Content starts
===== config.mk =====
export PLATFORM = sky130hd
export DESIGN_NAME = swire_slave_phy
export DESIGN_NICKNAME = d
export VERILOG_FILES = /design/src/rtl/swire_slave_phy.sv
export SDC_FILE = /design/constraint.sdc
export NUM_CORES = 1
export LEC_CHECK = 0
export BUFFER_PORTS_ARGS = -buffer_cell sky130_fd_sc_hd__buf_2
export CORE_UTILIZATION = 40
export CTS_CLUSTER_DIAMETER = 120
export DETAILED_ROUTE_END_ITERATION = 10
export PLACE_DENSITY_LB_ADDON = 0.1
export REMOVE_ABC_BUFFERS = 1
export SLEW_MARGIN = 20
export SYNTH_ARGS = -nofsm -noshare
export SYNTH_HDL_FRONTEND = slang
export SYNTH_SLANG_ARGS = --single-unit

===== constraint.sdc =====
create_clock -name clk -period 2.77 [get_ports clk]
set_input_delay 0.277 -clock clk [delete_from_list [all_inputs] [get_ports clk]]
set_output_delay 0.277 -clock clk [all_outputs]
set_load 0.01 [all_outputs]

===== src/rtl/swire_slave_phy.sv =====
module swire_slave_phy #(
  parameter int FILT       = 3,
  parameter int STD_SAMPLE = 3750,
  parameter int STD_RDHOLD = 3750,
  parameter int STD_RST    = 15000,
  parameter int OD_RST     = 2000,
  parameter int OD_KEEP    = 10000,
  parameter int RST_LONG   = 60000,
  parameter int STD_PWAIT  = 3750,
  parameter int STD_PLOW   = 15000,
  parameter int STD_REC    = 7500,
  parameter int OD_DIV     = 8
) (
  input  logic       clk,
  input  logic       rst_n,
  input  logic       bus_in,
  input  logic       od_enter,
  input  logic       rd_mode,
  input  logic [7:0] tx_byte,
  output logic       bus_pd_n,
  output logic       rx_valid,
  output logic [7:0] rx_byte,
  output logic       tx_req,
  output logic       rst_seen,
  output logic       od_mode,
  output logic       spd_undef
);

  localparam int CW        = $clog2(RST_LONG + 1);
  localparam int OD_SAMPLE = STD_SAMPLE / OD_DIV;
  localparam int OD_RDHOLD = STD_RDHOLD / OD_DIV;
  localparam int OD_PWAIT  = STD_PWAIT / OD_DIV;
  localparam int OD_PLOW   = STD_PLOW / OD_DIV;
  localparam int OD_REC    = STD_REC / OD_DIV;

  typedef enum logic [2:0] {S_IDLE, S_LOW, S_PWAIT, S_PLOW, S_REC} st_t;

  st_t st;
  logic [1:0]      sync;
  logic [FILT-1:0] fsr;
  logic            filt, filt_q;
  logic [CW-1:0]   lowcnt, tmr;
  logic [2:0]      bitcnt;
  logic [6:0]      rx_sr;
  logic [7:0]      tx_sr;
  logic            live, slot_rd, drv0;

  wire fall = filt_q & ~filt;
  wire rise = ~filt_q & filt;

  wire [CW-1:0] t_sample = od_mode ? CW'(OD_SAMPLE) : CW'(STD_SAMPLE);
  wire [CW-1:0] t_rdhold = od_mode ? CW'(OD_RDHOLD) : CW'(STD_RDHOLD);
  wire [CW-1:0] t_rst    = od_mode ? CW'(OD_RST)    : CW'(STD_RST);
  wire [CW-1:0] t_pwait  = od_mode ? CW'(OD_PWAIT)  : CW'(STD_PWAIT);
  wire [CW-1:0] t_plow   = od_mode ? CW'(OD_PLOW)   : CW'(STD_PLOW);
  wire [CW-1:0] t_rec    = od_mode ? CW'(OD_REC)    : CW'(STD_REC);

  wire tx_bit  = (bitcnt == 3'd0) ? tx_byte[0] : tx_sr[0];
  wire wr_bit  = lowcnt < t_sample;

  assign bus_pd_n = ~((st == S_PLOW) | ((st == S_LOW) & drv0 & (lowcnt < t_rdhold)));

  always_ff @(posedge clk or negedge rst_n) begin
    if (!rst_n) begin
      sync   <= 2'b11;
      fsr    <= '1;
      filt   <= 1'b1;
      filt_q <= 1'b1;
    end else begin
      sync   <= {sync[0], bus_in};
      fsr    <= (fsr << 1) | FILT'(sync[1]);
      filt_q <= filt;
      if (&fsr)       filt <= 1'b1;
      else if (~|fsr) filt <= 1'b0;
    end
  end

  always_ff @(posedge clk or negedge rst_n) begin
    if (!rst_n) begin
      st        <= S_IDLE;
      lowcnt    <= '0;
      tmr       <= '0;
      bitcnt    <= '0;
      rx_sr     <= '0;
      tx_sr     <= '0;
      rx_byte   <= '0;
      rx_valid  <= 1'b0;
      tx_req    <= 1'b0;
      rst_seen  <= 1'b0;
      od_mode   <= 1'b0;
      spd_undef <= 1'b0;
      live      <= 1'b0;
      slot_rd   <= 1'b0;
      drv0      <= 1'b0;
    end else begin
      rx_valid <= 1'b0;
      tx_req   <= 1'b0;
      rst_seen <= 1'b0;
      case (st)
        S_IDLE: if (fall) begin
          st      <= S_LOW;
          lowcnt  <= CW'(1);
          live    <= 1'b1;
          slot_rd <= rd_mode;
          drv0    <= rd_mode & ~tx_bit;
          if (rd_mode && bitcnt == 3'd0) begin
            tx_sr  <= tx_byte;
            tx_req <= 1'b1;
          end
        end
        S_LOW: begin
          if (lowcnt < CW'(RST_LONG)) lowcnt <= lowcnt + 1'b1;
          if (rise) begin
            drv0 <= 1'b0;
            if (lowcnt >= t_rst) begin
              rst_seen <= 1'b1;
              bitcnt   <= '0;
              st       <= S_PWAIT;
              tmr      <= '0;
              if (lowcnt >= CW'(RST_LONG)) begin
                od_mode   <= 1'b0;
                spd_undef <= 1'b0;
              end else if (od_mode && lowcnt <= CW'(OD_KEEP)) begin
                spd_undef <= 1'b0;
              end else if (od_mode) begin
                od_mode   <= 1'b0;
                spd_undef <= 1'b1;
              end else begin
                spd_undef <= 1'b0;
              end
            end else begin
              st <= S_IDLE;
              if (live) begin
                bitcnt <= bitcnt + 1'b1;
                if (slot_rd) begin
                  tx_sr <= tx_sr >> 1;
                end else begin
                  rx_sr <= {wr_bit, rx_sr[6:1]};
                  if (bitcnt == 3'd7) begin
                    rx_byte  <= {wr_bit, rx_sr};
                    rx_valid <= 1'b1;
                  end
                end
              end
            end
          end
        end
        S_PWAIT: begin
          tmr <= tmr + 1'b1;
          if (fall) begin
            st <= S_LOW; lowcnt <= CW'(1); live <= 1'b0; drv0 <= 1'b0; slot_rd <= 1'b0;
          end else if (tmr == t_pwait - 1'b1) begin
            st <= S_PLOW; tmr <= '0;
          end
        end
        S_PLOW: begin
          tmr <= tmr + 1'b1;
          if (tmr == t_plow - 1'b1) begin
            st <= S_REC; tmr <= '0;
          end
        end
        S_REC: begin
          tmr <= tmr + 1'b1;
          if (fall) begin
            st <= S_LOW; lowcnt <= CW'(1); live <= 1'b0; drv0 <= 1'b0; slot_rd <= 1'b0;
          end else if (tmr == t_rec - 1'b1) begin
            st <= S_IDLE;
          end
        end
        default: st <= S_IDLE;
      endcase
      if (od_enter) begin
        od_mode   <= 1'b1;
        spd_undef <= 1'b0;
      end
    end
  end

  assert_idle_release_R1: assert property (@(posedge clk) disable iff (!rst_n)
    (st == S_IDLE) |-> bus_pd_n);
  assert_rst_strobe_R2: assert property (@(posedge clk) disable iff (!rst_n)
    rst_seen |=> !rst_seen);
  assert_rx_strobe_R4: assert property (@(posedge clk) disable iff (!rst_n)
    rx_valid |=> !rx_valid);
  assert_txreq_read_R5: assert property (@(posedge clk) disable iff (!rst_n)
    tx_req |-> $past(rd_mode));
  assert_undef_std_R9: assert property (@(posedge clk) disable iff (!rst_n)
    spd_undef |-> !od_mode);

endmodule


Word level (Yosys, flattened, before mapping) --
Index checks and enable logic that the tools add are counted.
Storage, ports and cells: register bits after elaboration 76, bits in latches 0, bits in writable memories 0, bits in read-only memories 0, input port bits 13, output and inout port bits 14, logic and storage cells 161, memories kept 0
Cells by class: add/subtract/negate cells 6, $mul 0, divide/modulo/power cells 0, $lt $le $gt $ge 5, eq/ne operators 23, shifts and indexed selects 0, multiplexer cells 67, bitwise gates (word level) 13, reductions and logical operators 28
Operators by type and width (number):
- $mux W16 | 7
- $pmux W16 S4 | 1
- $eq A16 B16 Y1 | 3
- $mux W8 | 6
- $mux W1 | 33
- $add A16 B1 Y16 const B | 2
- $pmux W16 S2 | 1
- $mux W14 | 2
- $mux W3 | 9
- $reduce_and A3 Y1 | 6
- $ge A16 B14 Y1 | 1
- $ge A16 B16 Y1 const B | 1
- $le A16 B14 Y1 const B | 1
- $lt A16 B12 Y1 | 1
- $lt A16 B16 Y1 const B | 1
- $pmux W8 S2 | 1
- $pmux W3 S5 | 1
- $sub A14 B1 Y15 const B | 1
- $ne A2 B2 Y1 const B | 7
- $reduce_bool A2 Y1 | 7
- $sub A13 B1 Y14 const B | 1
- $mux W13 | 1
- $sub A12 B1 Y13 const B | 1
- $mux W12 | 1
- other kinds (23) | 46

Logic depth before layout (Yosys ltp) --
Gate-level depths: netlist (run 1).
word-level depth 8, gate-level depth with buffers 10, gate-level depth less buffers 9

Worst setup path after synthesis (run 1) --
Ideal clock, no wire load.
path kind register -> register, start reg od_mode, end reg tmr[14], setup time 0.139 ns, arrival 2.705 ns, data required time 2.631 ns, slack -0.074 ns, stages on the path, launching flop included 11, buffers on the path 2, clock period less this slack 2.844 ns, path through dfrtp_1 > buf_2 > inv_1 > ha_1 > a31o_2 > a21oi_1 > o21ai_0 > nor2_2 > o21ai_1 > clkbuf_1 > o221ai_1
On the way: longest elaborated chain between the ends 6, elaborated cells on any way between the ends 14, those cells by class 2 x add/sub; 1 x order compare; 3 x eq/ne; 7 x mux; 1 x reduce/logical
Ends and longest elaborated chain:
- from (decl) | RTL line 25 | output logic od_mode,
- from (signal assigned) | RTL line 90 | od_mode <= 1'b0;
- from (signal assigned) | RTL line 121 | od_mode <= 1'b0;
- from (signal assigned) | RTL line 126 | od_mode <= 1'b0;
- $mux W12 | RTL line 54 | wire [CW-1:0] t_pwait = od_mode ? CW'(OD_PWAIT) : CW'(STD_PWAIT);
- $sub A12 B1 Y13 | RTL line 152 | end else if (tmr == t_pwait - 1'b1) begin
- $eq A16 B16 Y1 | RTL line 152
- $mux W16 | RTL line 152
- $mux W16 | RTL line 150 | if (fall) begin
- $pmux W16 S4 | RTL line 99 | case (st)
- to (signal assigned) | RTL line 149 | tmr <= tmr + 1'b1;
- to (signal assigned) | RTL line 157 | tmr <= tmr + 1'b1;
- to (signal assigned) | RTL line 163 | tmr <= tmr + 1'b1;
- to (decl) | RTL line 42 | logic [CW-1:0] lowcnt, tmr;
Parallel ways exist; a longest one is shown, timed or not. A chain may end at the register's enable or synchronous reset.

Worst setup path after layout (run 1) --
start reg od_mode, end out bus_pd_n
On the way: longest elaborated chain between the ends 5
Ends and longest elaborated chain:
- $mux W12 | RTL line 52 | wire [CW-1:0] t_rdhold = od_mode ? CW'(OD_RDHOLD) : CW'(STD_RDHOLD);
- $lt A16 B12 Y1 | RTL line 61 | assign bus_pd_n = ~((st == S_PLOW) | ((st == S_LOW) & drv0 & (lowcnt < t_rdhold)));
- $and A1 B1 Y1 | RTL line 61
- $or A1 B1 Y1 | RTL line 61
- $not A1 Y1 | RTL line 61
- to (decl) | RTL line 20 | output logic bus_pd_n,
No other way between the ends.

==> flow_metrics.py, run 1 <==
metrics = {
    "synthesis": {
        "ys_seq_elements": 76,
        "yosys-top-cells-area": "dfrtp_1 40%, ha_1 4.6%, dfstp_2 4.2%, mux2_2 4.1%, nor2_1 3.4%",
        "synth-edff-count": 0,
        "synthSimpleGateAreaFrac_pct": 20.6,
        "synthAdderAreaFrac_pct": 4.59,
        "synth.area.mux_share_pct": 5.97,
        "synth-compound-area-share_pct": 18.4,
        "avgSynthCellArea_um2": 9.61,
        "synthXorXnorAreaFrac_pct": 2.21,
        "synthCells": 454,
        "synth_top_family_by_area": "simple AND/OR/NAND/NOR gates",
        "synth_ff_type": "dfrtp_1",
        "seq_area_frac_synth_pct": 43.8,
        "ys_types": 70,
        "synth_top_area_cell": "dfrtp_1",
        "ys_warn_count": 0,
        "yosysMostFrequentCell": "dfrtp_1",
        "yosysTopAreaCellShare_pct": 39.6,
        "ys_async_sr_fraction_pct": 100,
        "synth_common_cells": "69 x dfrtp_1, 39 x nor2_1, 37 x nand2_1",
        "syn_area_mm2": 0.00436,
    },
    "cells_and_area": {
        "nFillCells": 1043,
        "stdcell_count": 637,
        "areaGrowthSynthToFinish_pct": 13.9,
        "antenna_cells": 0,
        "design_area_mm2": 0.00497,
        "final_layout_size_suffix_gt1_share_pct": 21.4,
        "fin_nets": 525,
    },
    "floorplanning": {
        "core_mm2": 0.0105,
        "fp.dieW_um": 106,
        "io_pins": 27,
        "die_h_um": 106,
        "dieArea_mm2": 0.0113,
        "rows": 37,
        "initial_core_util_pct": 41.7,
    },
    "routing": {
        "drt_iter0_drc": 186,
        "antenna_left": 0,
        "drt_pass1_iterations": 6,
        "drc": 0,
        "totalWireLength_um": 10200,
        "via_count": 3582,
        "vias_per_cell": 5.62,
        "routedWlPerCell_um": 15.9,
    },
    "timing": {
        "grt_setup_unrepaired": "false",
        "tns_ns": 0,
        "worst_pin_slew_ns": 0.830,
        "timing.fmax_ghz": 0.384,
        "final.period_utilization_pct": 94.1,
        "drv_slew": 0,
        "period_needed_ns": 2.61,
        "setup_viol": 0,
        "final-hold-violation-count": 0,
        "finClkSkew_ns": 0.0124,
        "hold_ws_ns": 0.125,
        "relSlewSlack_pct": 44.2,
    },
    "clocking": {
        "clk_pin_slew_ns": 0.08,
        "cts_sinks": 76,
        "cts_buffers": 9,
        "ctsLongestPathBuffers": 2,
        "cts-root-buf": "clkbuf_8",
        "cts_tree": "yes",
        "clk_latency_ns": 0.36,
        "htree_num_levels": 3,
    },
    "placement": {
        "dp_hpwl_um": 7020,
        "dp.cells": 615,
        "gp_congestion": 0.810,
        "placed_cell_area_mm2": 0.00471,
        "port_buffers": 26,
    },
    "grt": {
        "grt_antenna_before_repair": 0,
        "grt.overflow.total": 0,
        "grt_pass1_vias": 3488,
        "grt_pass1_wl_um": 17300,
        "grt_usage_pct": 19.5,
        "grt_max_degree": 77,
    },
    "setup_path": {
        "critPathRequiredTime_ns": 2.49,
        "critical_path_class": "flip-flop to primary output",
        "cp_data_arrival_time_ns": 2.33,
        "worstSetupStartpointType": "flip-flop",
        "cp_max_fo": 22,
        "cp-end-kind": "primary output",
    },
    "power_and_ir_drop": {
        "ir_worst_vdd_uv": 356,
        "cellPowerDensity_mw_per_mm2": 578,
        "power_leakage_uw": 0.00231,
        "power_uw": 2870,
    },
    "job": {
        "maxCapViolCount": 0,
    },
    "status": {
        "status": "complete, no violations",
    },
    "worst_hold_path": {
        "hp-class": "input port to flip-flop",
    },
}
-- stage by stage --
step / utilization, % / setup slack (ns)
floorplan: - / -0.144
finish: 47.5 / 0.164
CTS: 47.1 / 0.0855
global placement: 45.0 / 0.222
detailed placement: 45.0 / 0.169
global route: 47.5 / 0.00463
-- registers in the layout (all words and copies together) (netlist names), 2 cells and up --
signal,flops
rx_sr,7
fsr,3
lowcnt,16
tmr,16
bitcnt,3
sync,2
rx_byte,8
tx_sr,8
st,3
-- logic make-up after synthesis --
group	after synthesis
multiplexers	24
adder cells (fa/ha/maj)	16
buffers and inverters	47
AND/OR/NAND/NOR	164
XOR/XNOR	11
AO/OA/AOI/OAI	116
flip-flops	76
-- metal layers --
metal	global-route usage, %	up-vias	wire length, µm
met5	0	-	0
met4	8.51	0	167
met3	2.51	13	267
met2	30.5	73	4660
met1	27.2	1744	5070
li1	-	1752	-
-- worst max-delay path, stage by stage, from the launching register on --
cell and delay [ns]:
dfrtp_1 0.38, buf_4 0.22, ha_1 0.34, nand3_1 0.15
nor4b_2 0.34, a21oi_2 0.14, a31oi_1 0.24, buf_2 0.17
-- where the power goes --
part	leakage (µW)	internal, µW	switching [µW]	total (µW)
Combinational	0.00122	262	337	600
Clock	0.0000960	419	450	869
Sequential	0.000992	1270	132	1410
Total	0.00231	1950	920	2870
-- repair_timing --
| action | CTS | global route |
|---|---|---|
| pin swaps | 0 | 1 |
| setup buffers | 0 | 4 |
| endpoints found under the hold margin | 1 | 6 |
| resized for setup | 1 | 1 |
| hold buffers | 1 | 1 |
| endpoints found under the setup margin | 1 | 8 |
-- path summary, 6_finish.rpt --
kind / startpoint / endpoint / slack [ns] / cells past startpoint
worst max-delay path: od_mode / bus_pd_n / 0.16 / 7
worst min-delay path: od_enter / spd_undef / 0.13 / 2
worst max register to register: od_mode / tmr[13] / 0.17 / 8
worst min register to register: sync[1] / fsr[0] / 0.36 / 0
max in group asynchronous: rst_n / rx_byte[5] / 1.76 / 2
min in group asynchronous: rst_n / tmr[11] / 0.50 / 2
-- final cells by class --
cell class	instances	area, µm²	area share (%)
Multi-Input combinational cell	331	2270	45.8
Sequential cell	76	1910	38.4
Timing Repair Buffer	48	307	6.17
Tap cell	136	170	3.42
Clock buffer	9	124	2.49
Inverter	30	113	2.27
Clock inverter	7	72.6	1.46
-- placed cells by master, fill, tap and decap left out, types with 7 or more instances in the layout --
cell and instances:
o22ai_1 9, dfrtp_1 69, nor2_1 39, ha_1 16, o21ai_1 9, buf_4 20
buf_2 25, mux2_2 16, mux2i_1 8, inv_1 30, o2111ai_1 7, nand3_1 14
and3_1 10, a21oi_1 25, nand2_1 37, xor2_1 9, clkbuf_8 9, dfstp_2 7
nor3_1 12, o21ai_0 20, o221ai_1 7
(Power assumes the default switching activity.)
==> inputs of run 2 (changes only) <==
--- a/config.mk
+++ b/config.mk
@@ -6,6 +6,7 @@
 export NUM_CORES = 1
 export LEC_CHECK = 0
 export BUFFER_PORTS_ARGS = -buffer_cell sky130_fd_sc_hd__buf_2
+export CORE_ASPECT_RATIO = 1.1
 export CORE_UTILIZATION = 40
 export CTS_CLUSTER_DIAMETER = 120
 export DETAILED_ROUTE_END_ITERATION = 10
==> run 2 against run 1 <==
Net effect:
- the flow now finishes with violations (hold timing)
- power increased by 14%
- first-iteration DRC count decreased by 31%
- critical path depth unchanged
- sequential power about the same
- final cell count decreased by 0.16%
- clock skew decreased by 0.0047 ns
- fmax increased by 1.6%
- highest routed layer unchanged
==> flow_metrics.py, run 2 (synthesis gave the netlist of run 1 again) <==
metrics = {
    "setup_path": {
        "cp_data_arrival_time_ns": 2.81,
        "cp_slowest_stage_delay_ns": 0.81,
        "slowest_stage": "a211oi_4",
        "path_buf_inv": 1,
        "cp_top_family": "compound AO/OA/AOI/OAI gates",
        "worstSetupStartpointType": "flip-flop",
        "cp_cell_sequence": "buf_4, and3b_1, o2111ai_1, nor4b_4, a211oi_4, nor2_4, o221ai_1",
        "cp_max_fo": 22,
        "crit_start": "od_mode",
        "reg2reg_from": "od_mode",
        "critPathRequiredTime_ns": 3.01,
        "cp-end-kind": "flip-flop",
        "critical_path_class": "flip-flop to flip-flop",
    },
    "floorplanning": {
        "core_mm2": 0.0105,
        "fp.dieW_um": 102,
        "rows": 39,
        "io_pins": 27,
        "initial_core_util_pct": 41.6,
        "dieArea_mm2": 0.0113,
        "die_h_um": 112,
    },
    "placement": {
        "port_buffers": 26,
        "placed_cell_area_mm2": 0.00470,
        "dp.cells": 620,
        "dp_hpwl_um": 7180,
        "gp_congestion": 0.782,
        "place_ws_ns": 0.219,
    },
    "cells_and_area": {
        "antenna_cells": 0,
        "fin_nets": 517,
        "mostFrequentLayoutCell": "dfrtp_1",
        "final_cell_mix": "69 x dfrtp_1, 39 x nor2_1, 37 x nand2_1",
        "stdcell_count": 636,
        "nFillCells": 1012,
        "final_layout_size_suffix_gt1_share_pct": 20.3,
        "top_regs": "lowcnt x16, tmr x16",
        "design_area_mm2": 0.00504,
        "areaGrowthSynthToFinish_pct": 15.5,
    },
    "clocking": {
        "cts-root-buf": "clkbuf_16",
        "cts_tree": "yes",
        "cts_buffers": 9,
        "ctsLongestPathBuffers": 2,
        "clk_latency_ns": 0.34,
        "htree_num_levels": 3,
        "cts_setup_buffers": 0,
        "clk_pin_slew_ns": 0.06,
        "cts_sinks": 76,
    },
    "power_and_ir_drop": {
        "power_leakage_uw": 0.00232,
        "ir_worst_vdd_uv": 467,
        "cellPowerDensity_mw_per_mm2": 652,
        "power_uw": 3280,
    },
    "routing": {
        "drt_pass1_iterations": 4,
        "via_count": 3518,
        "routedWlPerCell_um": 16.2,
        "antenna_left": 0,
        "drc": 0,
        "totalWireLength_um": 10300,
        "drt_iter0_drc": 129,
        "vias_per_cell": 5.53,
    },
    "grt": {
        "grt_antenna_before_repair": 0,
        "grt_pass1_vias": 3527,
        "grt_pass1_wl_um": 17600,
        "grt_usage_pct": 19.9,
        "grt.overflow.total": 0,
        "grt_max_degree": 77,
    },
    "timing": {
        "grt_setup_unrepaired": "false",
        "finClkSkew_ns": 0.00770,
        "setup_viol": 0,
        "period_needed_ns": 2.57,
        "final-hold-violation-count": 18,
        "relSlewSlack_pct": 38.4,
        "timing.fmax_ghz": 0.390,
        "final.period_utilization_pct": 92.6,
        "setup_ws_ns": 0.205,
        "worst_pin_slew_ns": 0.921,
        "hold_ws_ns": -0.0604,
        "drv_slew": 0,
    },
    "status": {
        "violations": "hold timing",
        "status": "finished, violations left",
    },
    "job": {
        "maxCapViolCount": 0,
    },
    "worst_hold_path": {
        "hp-class": "input port to asynchronous set/reset pin",
    },
}
run 2: cell count changes in the layout (fill, tap and decap cells not counted):
cell,delta
clkbuf_16,+9
clkinvlp_4,-1
clkbuf_1,+1
buf_4,-6
clkinv_4,+2
clkbuf_8,-9
clkinv_2,-1
bufinv_16,+1
dlygate4sd3_1,-2
inv_6,-2
run 2: path summary, 6_finish.rpt:
kind	depth (start not counted)	to	slack [ns]
setup / recovery	7	tmr[10]	0.20
setup reg to reg	7	tmr[10]	0.20
min in group clk	1	sync[0]	0.04
hold reg to reg	0	fsr[0]	0.36
hold / removal	1	tmr[10]	-0.06
max in group asynchronous	1	lowcnt[5]	2.29
run 2: final cells by class:
| type | count | area [µm²] | area share [%] |
|---|---|---|---|
| clock buffers | 10 | 229 | 4.55 |
| clock inverters | 6 | 90.1 | 1.79 |
| well taps | 143 | 179 | 3.55 |
| flip-flops and latches | 76 | 1910 | 37.9 |
| inverters | 30 | 113 | 2.24 |
| multi-input cells | 331 | 2270 | 45.2 |
| repair buffers | 40 | 241 | 4.79 |
run 2: per-layer routing:
metal | share of wire (%) | track usage, % | vias to the layer above
li1 | - | - | 1732
met1 | 48 | 26.9 | 1704
met2 | 47 | 31.6 | 67
met3 | 2.7 | 2.70 | 15
met4 | 2.0 | 8.79 | 0
met5 | 0 | 0 | -
run 2: metrics by stage:
| stage | setup TNS [ns] | utilization [%] |
|---|---|---|
| detailed placement | 0 | 44.8 |
| global placement | 0 | 44.8 |
| global route | 0 | 48.0 |
| floorplan | -1.46 | - |
| finish | 0 | 48.0 |
| CTS | 0 | 47.9 |
run 2: timing repair:
action	in CTS	in global routing
gates resized for setup	0	2
setup endpoints to repair	0	1
hold buffers	0	0
run 2: worst register-to-register path: stages (launching register included):
cell and delay, ns:
dfrtp_1 0.34, buf_4 0.25, and3b_1 0.21, o2111ai_1 0.37, nor4b_4 0.12, a211oi_4 0.81
nor2_4 0.15, o221ai_1 0.23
Content ends
__TO DO__. Starting from the line that contains "utilization [%] |", transcribe each line to the end of the records above. Please add nothing.

__TASK RESULT__.
| stage | setup TNS [ns] | utilization [%] |
|---|---|---|
| detailed placement | 0 | 44.8 |
| global placement | 0 | 44.8 |
| global route | 0 | 48.0 |
| floorplan | -1.46 | - |
| finish | 0 | 48.0 |
| CTS | 0 | 47.9 |
run 2: timing repair:
action	in CTS	in global routing
gates resized for setup	0	2
setup endpoints to repair	0	1
hold buffers	0	0
run 2: worst register-to-register path: stages (launching register included):
cell and delay, ns:
dfrtp_1 0.34, buf_4 0.25, and3b_1 0.21, o2111ai_1 0.37, nor4b_4 0.12, a211oi_4 0.81
nor2_4 0.15, o221ai_1 0.23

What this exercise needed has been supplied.